Laga - Oct 28, 2009 11:26:56 am PDT #28351 of 30000
You should know I'm a big deal in the Resistance.

tummy~ma, Kristin!

I've got buffistas in my kitchen! Well, technically you're in the laundry room because the entire kitchen is a splash zone when I'm cooking. I'm making roast beef with purple potatoes, baby onions, carrots, mushrooms and thyme.


JZ - Oct 28, 2009 11:39:37 am PDT #28352 of 30000
See? I gave everybody here an opportunity to tell me what a bad person I am and nobody did, because I fuckin' rule.

Oooh, thanks, Tep! Added it to her Amazon wish list (not that I ever ask anyone to buy anything from Amazon; I just point family members there and tell them to get something off the list at a local independent bookstore, because I'm all lefty and crunchy like that). I totally remember reading and loving lots of similar princess stories in Cricket when I was a kid.

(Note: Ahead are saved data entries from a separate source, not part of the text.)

This is an optimization exercise on Yosys and OpenROAD, whose aim is small area, a short achievable clock period and few clock cycles per item, not a production implementation. In this exercise RTL edits were held to simulation tests only and were not proved equivalent to the original.

==> flow/design.v, too long to show whole: its modules and the start of the top module <==
// module bc4_block_decoder: 1137 lines
module bc4_block_decoder (
    input  wire         clk,
    input  wire         rst,
    input  wire         in_valid,
    output wire         in_ready,
    input  wire [63:0]  in_block,
    output wire         out_valid,
    input  wire         out_ready,
    output wire [127:0] out_texels
);
  // ...
==> flow/flow/run.sh <==
#!/bin/bash
set -euo pipefail
bash standard.sh SETUP_SLACK_MARGIN=8 finish > standard_flow.log 2>&1
==> flow/standard.sh <==
#!/bin/bash
# synth_recipe.tcl (not shown) runs the flow's synth.tcl, then flattens the netlist and writes it again
# the make line also repeats each setting of config.mk as NAME=value (left out here)
make -C /OpenROAD-flow-scripts/flow DESIGN_CONFIG=/design/flow/config.mk WORK_HOME=/design/flow/orfs CLKGATE_MAP_FILE= SYNTH_SCRIPT=/design/flow/synth_recipe.tcl "${@:-finish}"
==> flow/config.mk <==
export PLATFORM = sky130hd
export DESIGN_NAME = bc4_block_decoder
export DESIGN_NICKNAME = bc4_block_decoder
export VERILOG_FILES = /design/flow/design.v
export SDC_FILE = /design/flow/constraint.sdc
export NUM_CORES = 4
export LEC_CHECK = 0
export ABC_AREA = 1
export CAP_MARGIN = 20
export CORE_MARGIN = 2
export CORE_UTILIZATION = 60
export PLACE_DENSITY = 0.7
export SETUP_SLACK_MARGIN = 5
export SLEW_MARGIN = 20
==> flow/constraint.sdc <==
create_clock -name core_clock -period 12.0 [get_ports {clk}]
set_input_delay 2.4000 -clock core_clock [delete_from_list [all_inputs] [get_ports {clk}]]
set_output_delay 2.4000 -clock core_clock [all_outputs]
set_load 0.01 [all_outputs]
Context: an optimization exercise on an open-source flow, tuned for small area and few clock cycles. The choices shown serve that exercise and are no tape-out recipe.
The RTL was checked by simulation tests, not by an equivalence proof against the original design.
Power figures rest on the tool's default switching activity, not on a simulated workload.

==> module rapidlok_track_decoder, before the edit <==
module rapidlok_track_decoder (
    input  wire        clk,
    input  wire        rst,
    input  wire        in_valid,
    output wire        in_ready,
    input  wire [7:0]  in_data,
    input  wire        in_last,
    input  wire [7:0]  trk,
    output wire        hdr_valid,
    output wire [4:0]  hdr_sec,
    output wire [15:0] hdr_pos,
    output wire        pay_valid,
    output wire [15:0] pay_data,
    output wire        span_valid,
    output wire        span_mark,
    output wire        trk_done,
    output wire [4:0]  trk_nfound
);
    localparam PH_NONE = 2'd0;    
    localparam PH_MARK = 2'd1;    
    localparam PH_DATA = 2'd2;    
    localparam PH_IDLE = 2'd3;    
    reg  [2:0]  k;        
    reg  [4:0]  s;        
    reg  [2:0]  r;        
    reg  [15:0] qpos;     
    reg  [20:0] found;
    reg  [4:0]  nfound;
    reg         fin;      
    wire [7:0] b = in_data;
    wire [3:0] thi = trk[7:4];
    wire [3:0] tlo = trk[3:0];
    wire [3:0] chi = {~thi[3], thi[2], thi[1], ~(thi[0] ^ s[4])};
    wire [3:0] clo = tlo ^ s[3:0] ^ 4'h6;
    wire [5:0] p_thi = {1'b1, thi[3], thi[2], ~(thi[3] & thi[2] & thi[1]), thi[1], thi[0]};
    wire [5:0] p_tlo = {1'b1, tlo[3], tlo[2], ~(tlo[3] & tlo[2] & tlo[1]), tlo[1], tlo[0]};
    wire [5:0] p_chi = {1'b1, chi[3], chi[2], ~(chi[3] & chi[2] & chi[1]), chi[1], chi[0]};
    wire [5:0] p_clo = {1'b1, clo[3], clo[2], ~(clo[3] & clo[2] & clo[1]), clo[1], clo[0]};
    wire [3:0] p_slo = {s[2], ~(s[3] & s[2] & s[1]), s[1], s[0]};    
    wire [7:0] h1 = {5'b10010, s[4], 1'b1, s[3]};
    wire [7:0] h2 = {p_slo, p_thi[5:2]};
    wire [7:0] h3 = {p_thi[1:0], p_tlo};
    wire [7:0] h5 = {4'b1110, p_chi[5:2]};
    wire [7:0] h6 = {p_chi[1:0], p_clo};
    wire alt = (k == 3'd4) && (h3 == 8'h75);
    reg ok;
    always @(*) begin
        case (k)
            3'd1: ok = (b[7:3] == 5'b10010) && b[1];
            3'd2: ok = (b[6] == ~(s[3] & b[7] & b[5])) && (b[3:0] == h2[3:0]);
            3'd3: ok = (b == h3);
            3'd4: ok = (b == 8'hD6);
            3'd5: ok = (b == h5);
            default: ok = (b == h6);
        endcase
    end
    wire [4:0] total = (trk >= 8'd31) ? 5'd16 :
                       (trk <= 8'd17) ? 5'd20 :
                       (trk <= 8'd24) ? 5'd18 : 5'd17;
    wire found_s = found[s];
    wire held = (k != 3'd0);
    wire adv  = held && ok && (k != 3'd6) && !in_last;
    wire det  = (k == 3'd6) && ok && (s <= total) && !found_s;
    wire die  = held && !adv && !det;
    assign in_ready = !die;
    wire take   = in_valid && !die;
    wire replay = in_valid && die;
    wire start  = (b == 8'h75) && !in_last;
    wire [2:0] nfree = k - {2'd0, alt};
    reg [7:0] hb;         
    always @(*) begin
        case (r)
            3'd0: hb = 8'h75;
            3'd1: hb = h1;
            3'd2: hb = h2;
            3'd3: hb = h3;
            3'd4: hb = 8'hD6;
            default: hb = h5;
        endcase
    end
    wire       proc = replay || (take && !held && !start);
    wire [7:0] x    = replay ? hb : b;
    reg  [1:0]  phase;
    reg  [7:0]  cnt;      
    reg  [1:0]  tcnt;     
    reg  [9:0]  tri_buf;  
    reg  [15:0] q0, q1;   
    wire hdr_go  = take && det;
    wire dstep   = proc && !fin && (phase == PH_DATA) && (cnt < 8'd194);
    wire pair_go = dstep && (tcnt == 2'd2);
    assign hdr_valid  = hdr_go;
    assign hdr_sec    = s;
    assign hdr_pos    = qpos;
    assign pay_valid  = pair_go && (cnt >= 8'd2);
    assign pay_data   = q0;
    assign span_valid = (hdr_go || fin) && (phase != PH_NONE);
    assign span_mark  = (phase == PH_DATA);
    assign trk_done   = fin;
    assign trk_nfound = nfound;
    wire [15:0] w = ~{tri_buf, x[7], x[6], x[4], x[3], x[1], x[0]};
    always @(posedge clk) begin
        if (rst) begin
            k      <= 3'd0;
            r      <= 3'd0;
            qpos   <= 16'hFFFA;
            found  <= 21'd0;
            nfound <= 5'd0;
            fin    <= 1'b0;
            phase  <= PH_NONE;
        end else begin
            if (replay) begin
                if (r == nfree - 3'd1) begin
                    r   <= 3'd0;
                    k   <= {2'd0, alt};
                end else begin
                    r <= r + 3'd1;
                end
            end else if (take) begin
                qpos <= in_last ? 16'hFFFA : qpos + 16'd1;
                if (adv) begin
                    k   <= k + 3'd1;
                    if (k == 3'd1) s[4:3] <= {b[2], b[0]};
                    if (k == 3'd2) s[2:0] <= {b[7], b[5], b[4]};
                end else begin
                    k   <= {2'd0, start};
                end
            end
            fin <= take && in_last;
            if (fin) begin
                phase  <= PH_NONE;
                found  <= 21'd0;
                nfound <= 5'd0;
            end else if (hdr_go) begin
                phase  <= PH_MARK;
                cnt    <= 8'd7;
                tcnt   <= 2'd0;
                found  <= found | (21'd1 << s);
                nfound <= nfound + 5'd1;
            end else if (proc) begin
                case (phase)
                    PH_MARK: begin
                        if (tcnt[0] && x == 8'h6B) begin
                            phase <= PH_DATA;
                            cnt   <= 8'd0;
                            tcnt  <= 2'd0;
                        end else begin
                            if (cnt == 8'd38) phase <= PH_IDLE;
                            tcnt[0] <= (x == 8'hFF);
                            cnt     <= cnt + 8'd1;
                        end
                    end
                    PH_DATA: begin
                        if (cnt < 8'd194) begin
                            case (tcnt)
                                2'd0: begin
                                    tri_buf[9:5] <= {x[6], x[5], x[3], x[2], x[0]};
                                    tcnt <= 2'd1;
                                end
                                2'd1: begin
                                    tri_buf[4:0] <= {x[7], x[5], x[4], x[2], x[1]};
                                    tcnt <= 2'd2;
                                end
                                default: begin
                                    q0   <= q1;
                                    q1   <= w;
                                    cnt  <= cnt + 8'd1;
                                    tcnt <= 2'd0;
                                end
                            endcase
                        end
                    end
                    default: ;
                endcase
            end
        end
    end
endmodule
Settings: LEC_CHECK=0, ABC_AREA=1, CAP_MARGIN=20, CORE_MARGIN=2, CORE_UTILIZATION=55, SLEW_MARGIN=20; clock period 10.0 ns.
standard.sh (not shown) runs the stock make flow with config.mk's settings and CLKGATE_MAP_FILE= SYNTH_SCRIPT=/design/flow/synth_recipe.tcl, a recipe that flattens the netlist after the stock synthesis.
==> flow/flow/run.sh <==
#!/bin/bash
# The standard layout (standard.sh) with three changes:
#  - synthesis maps the logic with an area-oriented ABC script and no adder
#    extraction (flow/synth.tcl, flow/area.abc); flip-flops are mapped as before
#  - the port buffers are the smallest buffer, sky130_fd_sc_hd__buf_1
#  - clock tree synthesis uses small clock buffers
set -euo pipefail
here=$(pwd)
sed "s#SYNTH_SCRIPT=[^ ]*#SYNTH_SCRIPT=$here/flow/synth.tcl#" standard.sh > flow_standard.sh
export FLOW_ABC_SCRIPT=$here/flow/area.abc
export BUFFER_PORTS_ARGS="-buffer_cell sky130_fd_sc_hd__buf_1"
if [[ -f flow/cts_args ]]; then export CTS_ARGS="$(cat flow/cts_args)"; fi
bash flow_standard.sh ADDER_MAP_FILE= finish > flow_make.log 2>&1
==> flow/flow/area.abc <==
strash
&get -n
&fraig -x
&put
scorr
dc2
strash
&get -n
&deepsyn -T 20
&put
dch -f
amap
topo
==> flow/flow/cts_args <==
-sink_clustering_enable -repair_clock_nets -buf_list sky130_fd_sc_hd__clkbuf_8 -root_buf sky130_fd_sc_hd__clkbuf_8 -dont_use_dummy_load
==> flow/flow/synth.tcl <==
# The standard flow's synthesis script (synth_recipe.tcl), with ABC run on an area-oriented
# script of our own. Flip-flop mapping and naming are unchanged.
proc synth {args} { yosys synth -nofsm -noshare {*}$args }
proc abc {args} {
  set i [lsearch -exact $args -script]
  if {$i >= 0} { set args [lreplace $args [expr {$i + 1}] [expr {$i + 1}] $::env(FLOW_ABC_SCRIPT)] }
  yosys abc {*}$args
}
source $::env(SCRIPTS_DIR)/synth.tcl
# left out here: clear keep_hierarchy, flatten, clean up, hide names made inside functions, write 1_2_yosys.v
Testbench counts at the start, summed over its fixed seeds: cycles 192,272.
==> next run, changes <==
--- a/flow/design.v
+++ b/flow/design.v
@@ -59,13 +59,13 @@
                        (trk <= 8'd24) ? 5'd18 : 5'd17;
     wire found_s = found[s];
     wire held = (k != 3'd0);
     wire adv  = held && ok && (k != 3'd6) && !in_last;
     wire det  = (k == 3'd6) && ok && (s <= total) && !found_s;
     wire die  = held && !adv && !det;
-    assign in_ready = !die;
+    assign in_ready = !(in_valid && die);
     wire take   = in_valid && !die;
     wire replay = in_valid && die;
     wire start  = (b == 8'h75) && !in_last;
     wire [2:0] nfree = k - {2'd0, alt};
     reg [7:0] hb;         
     always @(*) begin
@@ -129,13 +129,13 @@
             if (fin) begin
                 phase  <= PH_NONE;
                 found  <= 21'd0;
                 nfound <= 5'd0;
             end else if (hdr_go) begin
                 phase  <= PH_MARK;
-                cnt    <= 8'd7;
+                cnt    <= start ? 8'd6 : 8'd7;
                 tcnt   <= 2'd0;
                 found  <= found | (21'd1 << s);
                 nfound <= nfound + 5'd1;
             end else if (proc) begin
                 case (phase)
                     PH_MARK: begin
Result:
- The changed run produced a clean layout
- non-clock buffer count is higher by 1
- via count is lower slightly
- global-route usage is lower by 1.5 points
- total power is lower by a few percent
- maximum frequency is lower slightly
- clock power stays flat
- wire length is lower by a few percent
- die area hardly moves
Testbench counts after the change, summed over its fixed seeds: cycles 192,272.

-- what the ideal ports hide --
The results above use ideal ports. As a check the final layouts listed here were re-extracted and re-timed, cells and wires unchanged. Step 1 sets driving cells, clkbuf_16 on the clock port and buf_2 on the other inputs (assumed; they add their load-dependent delay and slew). Step 2 moves the port delays by t, midway between the first and last clock arrival at a register: inputs arrive t later, outputs are due t later. That takes back most of the time a late clock gives input paths. Three values: ideal, step 1, step 2; two values: the first two.
run | t, ns | setup WS [ns] | hold WS [ns]
the first run | 0.372 | 2.751 / 2.727 / 2.727 | 0.403 / 0.403 / 0.403
the second run | 0.386 | 2.604 / 2.578 / 2.578 | 0.400 / 0.400 / 0.400
After both steps setup and hold are still met in every run listed. The setup slack of the second run, which loses most, moves by -0.026 ns with the drivers and by -0.026 ns with both steps.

Vaguely relatedly, I've been obsessed for the last few weeks with a fairy tale I'd never ever heard before, Kate Crackernuts. I'm just smitten with a story of a beautiful princess with a wicked stepmother and an ugly stepsister, where the ugly stepsister not only doesn't take part in the stepmother's sabotage, but runs away with her beautiful accursed sister, finds a way to break the curse, and rescues a prince while she's at it.

My mom knows a bunch of children's book illustrators in the area, and I've been badgering her to talk to one of them about working on a picture-book edition, but she hasn't done it yet. Dammit! It's the most excellent fairy tale nobody's ever heard of!